> [Problem to solve]: Repeat exactly, and only, the lines of the entries below from the one with "frame_start_d = boundary;" through the one with "export IMPL_synth_seq_cells=56", both ends included.
▶
### config.mk
export PLATFORM = sky130hd
export DESIGN_NAME = bcd_seg_scanner
export DESIGN_NICKNAME = d
export VERILOG_FILES = /design/src/rtl/bcd_seg_scanner.sv
export SDC_FILE = /design/constraint.sdc
export NUM_CORES = 1
export LEC_CHECK = 0
export CAP_MARGIN = 15
export CORE_AREA = 2 2 75 77
export DETAILED_ROUTE_END_ITERATION = 12
export DIE_AREA = 0 0 77 79
export DONT_BUFFER_PORTS = 1
export PLACE_DENSITY_LB_ADDON = 0.05
export SETUP_SLACK_MARGIN = 0.2
export SYNTH_ARGS = -nofsm -noshare
export SYNTH_HDL_FRONTEND = slang
export SYNTH_SLANG_ARGS = --single-unit
### constraint.sdc
create_clock -name clk -period 3 [get_ports clk]
set_input_delay 0.45 -clock clk [delete_from_list [all_inputs] [get_ports clk]]
set_output_delay 0.45 -clock clk [all_outputs]
set_load 0.01 [all_outputs]
### src/rtl/bcd_seg_scanner.sv
// Three-digit multiplexed 7-segment scanner fed by a packed BCD word.
// Holds new values in a shadow register and only shows them from the next frame boundary.
module bcd_seg_scanner #(
   parameter int REFRESH_CNT  = 50000,
   parameter int GUARD_CYCLES = 16
) (
   input  logic        clk,
   input  logic        rst_n,
   input  logic [11:0] bcd_in,
   input  logic        bcd_valid,
   input  logic        blank_lz,
   output logic [6:0]  seg,
   output logic [2:0]  an,
   output logic        frame_start
);

   localparam int MAX_PHASE = (REFRESH_CNT > GUARD_CYCLES) ? REFRESH_CNT : GUARD_CYCLES;
   localparam int CNT_W     = (MAX_PHASE > 1) ? $clog2(MAX_PHASE) : 1;
   localparam bit HAS_GUARD = (GUARD_CYCLES > 0);

   localparam logic [CNT_W-1:0] DRIVE_LOAD = CNT_W'(REFRESH_CNT - 1);
   localparam logic [CNT_W-1:0] GUARD_LOAD = CNT_W'(HAS_GUARD ? GUARD_CYCLES - 1 : 0);

   localparam logic [6:0] SEG_OFF = 7'h7F;
   localparam logic [2:0] AN_OFF  = 3'b111;

   typedef enum logic {
      ST_GUARD,
      ST_DRIVE
   } state_e;

   // Every digit slot opens with this phase; it collapses to DRIVE when there is no guard.
   localparam state_e   FIRST_STATE = HAS_GUARD ? ST_GUARD : ST_DRIVE;
   localparam logic [CNT_W-1:0] FIRST_LOAD = HAS_GUARD ? GUARD_LOAD : DRIVE_LOAD;

   state_e            state_q, state_d;
   logic [1:0]        digit_q, digit_d;
   logic [CNT_W-1:0]  cnt_q, cnt_d;
   logic              started_q, started_d;
   logic [11:0]       disp_q, disp_d;
   logic [11:0]       shadow_q, shadow_d;
   logic              pending_q, pending_d;
   logic [6:0]        seg_q, seg_d;
   logic [2:0]        an_q, an_d;
   logic              frame_start_q, frame_start_d;
   logic              boundary;
   logic [3:0]        nibble;
   logic              blank;

   function automatic logic [6:0] decode(input logic [3:0] n);
      logic [6:0] s;
      case (n)
         4'd0:    s = 7'h40;
         4'd1:    s = 7'h79;
         4'd2:    s = 7'h24;
         4'd3:    s = 7'h30;
         4'd4:    s = 7'h19;
         4'd5:    s = 7'h12;
         4'd6:    s = 7'h02;
         4'd7:    s = 7'h78;
         4'd8:    s = 7'h00;
         4'd9:    s = 7'h10;
         default: s = 7'h3F;
      endcase
      return s;
   endfunction

   function automatic logic [2:0] anode(input logic [1:0] d);
      logic [2:0] a;
      case (d)
         2'd0:    a = 3'b110;
         2'd1:    a = 3'b101;
         2'd2:    a = 3'b011;
         default: a = AN_OFF;
      endcase
      return a;
   endfunction

   // Scan sequencer. The first edge after reset is treated as a frame boundary so the
   // display restarts cleanly at digit 0 with a frame_start pulse.
   always_comb begin
      // NOTE: every signal gets a default first so no path leaves it unassigned (no latches).
      state_d   = state_q;
      digit_d   = digit_q;
      cnt_d     = cnt_q;
      started_d = 1'b1;
      boundary  = 1'b0;

      if (!started_q) begin
         state_d  = FIRST_STATE;
         digit_d  = 2'd0;
         cnt_d    = FIRST_LOAD;
         boundary = 1'b1;
      end else if (cnt_q != '0) begin
         cnt_d = cnt_q - CNT_W'(1);
      end else if (state_q == ST_GUARD) begin
         state_d = ST_DRIVE;
         cnt_d   = DRIVE_LOAD;
      end else begin
         state_d  = FIRST_STATE;
         cnt_d    = FIRST_LOAD;
         digit_d  = (digit_q == 2'd2) ? 2'd0 : digit_q + 2'd1;
         boundary = (digit_q == 2'd2);
      end
   end

   // Capture path: strobes always land in the shadow; the display register only moves at
   // a boundary, where a strobe on that very edge bypasses the shadow.
   always_comb begin
      shadow_d  = bcd_valid ? bcd_in : shadow_q;
      pending_d = boundary ? 1'b0 : (pending_q | bcd_valid);
      disp_d    = disp_q;
      if (boundary) begin
         if (bcd_valid) begin
            disp_d = bcd_in;
         end else if (pending_q) begin
            disp_d = shadow_q;
         end
      end
   end

   // Output decode looks ahead at the next digit/state so seg and an are registered and
   // switch together on the phase edge.
   always_comb begin
      case (digit_d)
         2'd0:    nibble = disp_d[3:0];
         2'd1:    nibble = disp_d[7:4];
         2'd2:    nibble = disp_d[11:8];
         default: nibble = 4'hF;
      endcase

      blank = blank_lz &&
              (((digit_d == 2'd2) && (disp_d[11:8] == 4'd0)) ||
               ((digit_d == 2'd1) && (disp_d[11:8] == 4'd0) && (disp_d[7:4] == 4'd0)));

      seg_d         = SEG_OFF;
      an_d          = AN_OFF;
      frame_start_d = boundary;
      if ((state_d == ST_DRIVE) && !blank) begin
         seg_d = decode(nibble);
         an_d  = anode(digit_d);
      end
   end

   // NOTE: sequential state uses non-blocking assignments so all flops update together.
   always_ff @(posedge clk or negedge rst_n) begin
      if (!rst_n) begin
         state_q       <= FIRST_STATE;
         digit_q       <= 2'd0;
         cnt_q         <= '0;
         started_q     <= 1'b0;
         disp_q        <= 12'h000;
         shadow_q      <= 12'h000;
         pending_q     <= 1'b0;
         seg_q         <= SEG_OFF;
         an_q          <= AN_OFF;
         frame_start_q <= 1'b0;
      end else begin
         state_q       <= state_d;
         digit_q       <= digit_d;
         cnt_q         <= cnt_d;
         started_q     <= started_d;
         disp_q        <= disp_d;
         shadow_q      <= shadow_d;
         pending_q     <= pending_d;
         seg_q         <= seg_d;
         an_q          <= an_d;
         frame_start_q <= frame_start_d;
      end
   end

   assign seg         = seg_q;
   assign an          = an_q;
   assign frame_start = frame_start_q;

   // At most one anode may ever be active.
   a_anode_onehot0 : assert property (@(posedge clk) disable iff (!rst_n) $onehot0(~an_q));

endmodule

==> impl_metrics.env, run 1 <==
export IMPL_start_util_pct=54.0
export IMPL_cts_root_buf="clkbuf_8"
export IMPL_cts_num_sinks=56
export IMPL_hold_violations=0
export IMPL_syn_cell_area_mm2=0.00288
export IMPL_grt_use_total_pct=21.9
export IMPL_grt_overflow=0
export IMPL_synthArstFlopShare_pct=100
export IMPL_worstPathRequired_ns=3.23
export IMPL_first_pass_iters=4
export IMPL_synth_warnings=0
export IMPL_wl_met2_um=3220
export IMPL_synth_seq_cells=56
export IMPL_cts_max_path_buffers=2
export IMPL_path_max_fanout=4
export IMPL_hp_class="in -> reg"
export IMPL_io_pins=27
export IMPL_antenna_found_initial=0
export IMPL_p_per_area_mw_per_mm2=448
export IMPL_grt_max_degree=57
export IMPL_layout_drive_gt1_share_pct=40.9
export IMPL_rrSetupSlack_ns=0.06
export IMPL_wl_um=6470
export IMPL_core_mm2=0.00534
export IMPL_numPortBuffers=0
export IMPL_peakVddDrop_uv=368
export IMPL_viasPerCell=5.62
export IMPL_synth_edf_count=0
export IMPL_worstHoldStart="bcd_valid"
export IMPL_drt_iter0_drc=141
export IMPL_finalSetupViolCount=0
export IMPL_grt_pass1_wl_um=10500
export IMPL_synth_top_flop_cell="dfrtp_1"
export IMPL_yosysTopAreaCellShare_pct=40.0
export IMPL_rsz0062_at_grt="yes"
export IMPL_htreeDepth=2
export IMPL_endpoint_kind="flop"
export IMPL_slew_violations=0
export IMPL_numCtsBuffers=5
export IMPL_syn_instance_count=255
export IMPL_yosysTopAreaCell="dfrtp_1"
export IMPL_synthTopCellsByArea="dfrtp_1 (40%), dfstp_2 (9.1%), mux2_2 (6.3%)"
export IMPL_power_leakage_nw=1.45
export IMPL_route_met3_wl_um=287
export IMPL_synth_net_count=275
export IMPL_vias=2081
export IMPL_min_period_ns=2.94
export IMPL_wl_per_cell_um=17.5
export IMPL_power_w=0.00159
export IMPL_n_antenna_cell=0
export IMPL_crit_path_start="cnt_q[3]"
export IMPL_outcome="completed"
export IMPL_gp_congestion=0.817
export IMPL_cp_arrival_ns=3.17
export IMPL_ant_nets=0
export IMPL_cts_tree="done"
export IMPL_criticalPathCategory="reg -> reg"
export IMPL_max_freq_mhz=341
export IMPL_drc=0
export IMPL_nets=317
export IMPL_final_util_pct=66.4
export IMPL_max_cap_viol_count=0
export IMPL_synthDistinctLibCells=68
export IMPL_area_delta_synth_final_pct=23.1
export IMPL_final_period_utilization_pct=97.8
export IMPL_die_h_um=79
export IMPL_clkLatencyLatePin_ns=0.32
export IMPL_highest_layer="met4"
export IMPL_dp_hpwl_um=4150
export IMPL_whs_ns=0.249
export IMPL_met1_length_um=2880
export IMPL_die_x_um=77
export IMPL_die_area_mm2=0.00608
export IMPL_skew_ns=0.00775
export IMPL_r2r_start="cnt_q[3]"
export IMPL_path_clk_slew_ns=0.11
export IMPL_synth_seq_area_share_pct=49.1
export IMPL_grt_pass1_vias=2101
export IMPL_syn_avg_cell_area_um2=11.3
export IMPL_start_kind="flop"
export IMPL_rows=27
cells in the mapped netlist (4+ instances only):
library cell	instances
dfrtp_1	46
nor3_1	9
dfstp_2	10
xor2_1	7
xnor2_1	5
o21ai_0	9
nor2_1	24
a21oi_1	7
ha_1	4
inv_1	10
mux2_2	16
nand2_1	22
or3_1	6
where the power goes:
group / switching (W) / leakage, nW / internal [W]
logic: 0.000170 / 0.728 / 0.000159
clock network: 0.000264 / 0.0485 / 0.000168
registers: 0.0000243 / 0.671 / 0.000804
sequential cells by signal, indices dropped and copies added, names as in the netlist:
register	cells
cnt_q	16
disp_q	12
shadow_q	12
seg	7
an	3
digit_q	2
frame_start	1
pending_q	1
started_q	1
state_q	1
worst paths after layout:
check,endpoint,depth (start not counted)
max,seg[0],11
min,shadow_q[9],1
max reg2reg,seg[0],11
min reg2reg,cnt_q[0],1
max in group asynchronous,seg[3],2
min in group asynchronous,shadow_q[5],2
critical path, cell delays in order, from the launching register on:
cell,delay (ns)
dfrtp_1,0.40
or4_4,0.56
nor4_4,0.29
a31o_4,0.24
buf_6,0.10
mux2_4,0.29
and2_4,0.15
o32ai_4,0.32
buf_6,0.17
nor2_4,0.04
nor3_2,0.22
o21ai_1,0.08
metrics by stage:
stage / cell area, um2 / setup TNS, ns / worst slack, ns / instances
finish: 3540 / 0 / 0.0650 / 370
global route: 3540 / -0.196 / -0.0662 / 370
CTS: 3320 / 0 / 0.126 / 360
detailed placement: 3070 / 0 / 0.0756 / 338
global placement: 3070 / 0 / 0.132 / 338
floorplan: 2890 / 0 / 0.136 / 255
cells by family (layout without fill, tap and decap cells):
logic type                 after synthesis  in the layout  synth area share, %
buffers and inverters                   15             56                 2.22
xor gates and xnor gates                12             12                 3.65
muxes                                   21             21                 8.64
other                                    1              1                0.130
DFF                                     56             56                 49.1
adders and majority gates                4              4                 1.74
and+or+nand+nor                         95             95                 19.5
AOI/OAI and AO/OA                       51             53                 15.0
placed cells by master (no fill, tap or decap), drive strengths merged, types with 4 or more instances in the layout:
cell type / n
clkbuf: 5
xor2: 7
or3: 7
a21oi: 9
inv: 12
o21ai: 12
buf: 36
nand2: 23
ha: 4
xnor2: 5
nor2: 25
nor3: 10
dfstp: 10
mux2: 18
a21boi: 4
nor4: 5
dfrtp: 46
cell type report:
type,instances,area (um2)
Clock buffer,5,68.8
Clock inverter,3,22.5
Fill cell,433,1790
Inverter,11,41.3
Multi-Input combinational cell,186,1590
Sequential cell,56,1410
Tap cell,72,90.1
Timing Repair Buffer,37,315
metal layers:
metal,vias to the layer above,GRT usage (%)
met3,8,5.45
met2,48,35.4
met4,0,5.71
li1,1003,-
met5,-,0
met1,1022,29.8
repair_timing:
action | in CTS | in global routing
hold endpoints to repair | 56 | 0
cloned | 1 | 1
pin swaps | 1 | 21
endpoints found under the setup margin | 7 | 9
gates resized for setup | 8 | 28
setup buffers | 11 | 9
hold buffers | 2 | 0
No activity file was read; power rests on OpenSTA's default activity.
==> inputs of run 2 (changes only) <==
--- a/config.mk
+++ b/config.mk
@@ -6,9 +6,9 @@
 export NUM_CORES = 1
 export LEC_CHECK = 0
 export CAP_MARGIN = 15
-export CORE_AREA = 2 2 75 77
+export CORE_AREA = 2 2 67 85
 export DETAILED_ROUTE_END_ITERATION = 12
-export DIE_AREA = 0 0 77 79
+export DIE_AREA = 0 0 69 87
 export DONT_BUFFER_PORTS = 1
 export PLACE_DENSITY_LB_ADDON = 0.05
 export SETUP_SLACK_MARGIN = 0.2
==> impl_metrics.env, run 2 (synthesized netlist as in run 1, its figures left out) <==
export IMPL_outcome="completed"
export IMPL_start_kind="flop"
export IMPL_skew_ns=0.00755
export IMPL_ant_nets=0
export IMPL_cts_num_sinks=56
export IMPL_first_pass_iters=4
export IMPL_path_clk_slew_ns=0.10
export IMPL_layout_common_cells="dfrtp_1 (46), buf_4 (31), nor2_1 (22), nand2_1 (22), mux2_2 (14)"
export IMPL_vias=2096
export IMPL_peakVddDrop_uv=338
export IMPL_hp_class="in -> reg"
export IMPL_r2r_start="cnt_q[12]"
export IMPL_antenna_found_initial=0
export IMPL_multi_input_comb_area_mm2=0.00160
export IMPL_wl_per_cell_um=18.0
export IMPL_fillers=380
export IMPL_p_per_area_mw_per_mm2=490
export IMPL_grt_max_degree=57
export IMPL_numCtsBuffers=5
export IMPL_core_mm2=0.00526
export IMPL_grt_pass1_wl_um=10900
export IMPL_max_cap_viol_count=0
export IMPL_clkLatencyLatePin_ns=0.31
export IMPL_hold_violations=0
export IMPL_reg_largest_list="cnt_q (16), disp_q (12), shadow_q (12)"
export IMPL_layout_drive_gt1_share_pct=40.1
export IMPL_path_max_fanout=5
export IMPL_seq_power_share_pct=46.8
export IMPL_rrSetupSlack_ns=0.12
export IMPL_min_period_ns=2.88
export IMPL_layout_area_seq_mm2=0.00141
export IMPL_final_area_mm2=0.00361
export IMPL_wl_um=6550
export IMPL_worstPathRequired_ns=3.24
export IMPL_numPortBuffers=0
export IMPL_die_area_mm2=0.00600
export IMPL_grt_pass1_vias=2177
export IMPL_p_comb_share_pct=20.1
export IMPL_die_h_um=87
export IMPL_power_leakage_nw=1.48
export IMPL_dp_hpwl_um=4280
export IMPL_p_sw_share_pct=25.9
export IMPL_start_util_pct=54.8
export IMPL_largest_register="cnt_q"
export IMPL_endpoint_kind="flop"
export IMPL_p_int_w=0.00131
export IMPL_crit_path_start="cnt_q[12]"
export IMPL_grt_use_total_pct=23.0
export IMPL_die_x_um=69
export IMPL_cts_max_path_buffers=2
export IMPL_rsz0062_at_grt="yes"
export IMPL_io_pins=27
export IMPL_nets=318
export IMPL_finalSetupTns_ns=0
export IMPL_worstHoldPathCells=1
export IMPL_final_period_utilization_pct=95.9
export IMPL_cts_root_buf="clkbuf_8"
export IMPL_gp_congestion=0.794
export IMPL_mostFrequentLayoutCell="dfrtp_1"
export IMPL_switching_power_w=0.000459
export IMPL_cp_arrival_ns=3.12
export IMPL_max_freq_mhz=348
export IMPL_viasPerCell=5.77
export IMPL_largest_reg_flops=16
export IMPL_ff2ff_path_depth=11
export IMPL_drt_iter0_drc=100
export IMPL_timing_critical_path_to="seg[3]"
export IMPL_htreeDepth=2
export IMPL_postPlaceCellArea_mm2=0.00308
export IMPL_slew_violations=0
export IMPL_criticalPathCategory="reg -> reg"
export IMPL_final_util_pct=68.7
export IMPL_drc=0
export IMPL_finalSetupViolCount=0
export IMPL_power_w=0.00177
export IMPL_rows=30
export IMPL_clock_power_share_pct=33.1
export IMPL_cts_tree="done"
export IMPL_n_antenna_cell=0
export IMPL_reg2reg_to="seg[3]"
export IMPL_area_delta_synth_final_pct=25.4
export IMPL_whs_ns=0.230
export IMPL_grt_overflow=0
-- run 2: cell types whose count changed in the layout (fill, tap and decap cells not counted), sizes merged --
cell,change
buf,+2
bufinv,+2
clkinv,-2
a31o,-1
-- run 2: worst min-delay path by stage --
| stage | from | endpoint |
|---|---|---|
| floorplan | rst_n | cnt_q[0] |
| global placement | rst_n | cnt_q[1] |
| detailed placement | rst_n | cnt_q[1] |
| CTS | bcd_valid | shadow_q[9] |
| global route | bcd_valid | shadow_q[9] |
| finish | bcd_valid | shadow_q[9] |
-- run 2: cell type report --
class	instances	area share, %
clock buffers	5	1.91
flip-flops and latches	56	39.2
clock inverters	3	1.91
multi-input cells	185	44.3
repair buffers	39	9.36
well taps	64	2.22
inverters	11	1.14
-- run 2: power by group through the flow --
stage          Clock [W]  Combinational [W]  Sequential [W]
6_report        0.000586           0.000355        0.000827
3_5_place_dp           0           0.000232        0.000841
5_1_grt         0.000633           0.000384        0.000833
4_1_cts         0.000600           0.000310        0.000827
2_1_floorplan          0           0.000190        0.000834
3_3_place_gp           0           0.000231        0.000839
-- run 2: worst max-delay path: stages (launching register included) --
cell and delay, ns:
dfrtp_1 0.39, or4_4 0.56, nor4_4 0.23, nand4_4 0.15, buf_6 0.15, mux2i_4 0.29, mux2i_2 0.33, a2bb2oi_4 0.10
buf_4 0.16, a21oi_4 0.15, a21boi_1 0.21, o21ai_1 0.09
-- run 2: timing repair --
item                                   in CTS  in global routing
hold buffers                                2                  0
pin swaps                                  19                 18
gates resized for setup                    27                 16
cloned                                      1                  0
setup endpoints to repair                   8                  9
endpoints found under the hold margin      56                  0
setup buffers                              14                  5
-- run 2: per-layer routing --
layer  share of wire [%]  GRT usage, %  vias up
met3                 2.2          3.59       19
met2                  53          40.3       38
met4                 3.7          12.5        0
li1                    -             -      997
met5                   0             0        -
met1                  41          27.3     1042
-- run 2: metrics by stage --
| step | cells | setup WS, ns |
|---|---|---|
| global placement | 333 | 0.0903 |
| finish | 363 | 0.124 |
| detailed placement | 333 | 0.0450 |
| global route | 363 | 0.0182 |
| floorplan | 255 | 0.136 |
| CTS | 358 | 0.115 |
◀
> [Solution for this exercise]:
      frame_start_d = boundary;
      if ((state_d == ST_DRIVE) && !blank) begin
         seg_d = decode(nibble);
         an_d  = anode(digit_d);
      end
   end

   // NOTE: sequential state uses non-blocking assignments so all flops update together.
   always_ff @(posedge clk or negedge rst_n) begin
      if (!rst_n) begin
         state_q       <= FIRST_STATE;
         digit_q       <= 2'd0;
         cnt_q         <= '0;
         started_q     <= 1'b0;
         disp_q        <= 12'h000;
         shadow_q      <= 12'h000;
         pending_q     <= 1'b0;
         seg_q         <= SEG_OFF;
         an_q          <= AN_OFF;
         frame_start_q <= 1'b0;
      end else begin
         state_q       <= state_d;
         digit_q       <= digit_d;
         cnt_q         <= cnt_d;
         started_q     <= started_d;
         disp_q        <= disp_d;
         shadow_q      <= shadow_d;
         pending_q     <= pending_d;
         seg_q         <= seg_d;
         an_q          <= an_d;
         frame_start_q <= frame_start_d;
      end
   end

   assign seg         = seg_q;
   assign an          = an_q;
   assign frame_start = frame_start_q;

   // At most one anode may ever be active.
   a_anode_onehot0 : assert property (@(posedge clk) disable iff (!rst_n) $onehot0(~an_q));

endmodule

==> impl_metrics.env, run 1 <==
export IMPL_start_util_pct=54.0
export IMPL_cts_root_buf="clkbuf_8"
export IMPL_cts_num_sinks=56
export IMPL_hold_violations=0
export IMPL_syn_cell_area_mm2=0.00288
export IMPL_grt_use_total_pct=21.9
export IMPL_grt_overflow=0
export IMPL_synthArstFlopShare_pct=100
export IMPL_worstPathRequired_ns=3.23
export IMPL_first_pass_iters=4
export IMPL_synth_warnings=0
export IMPL_wl_met2_um=3220
export IMPL_synth_seq_cells=56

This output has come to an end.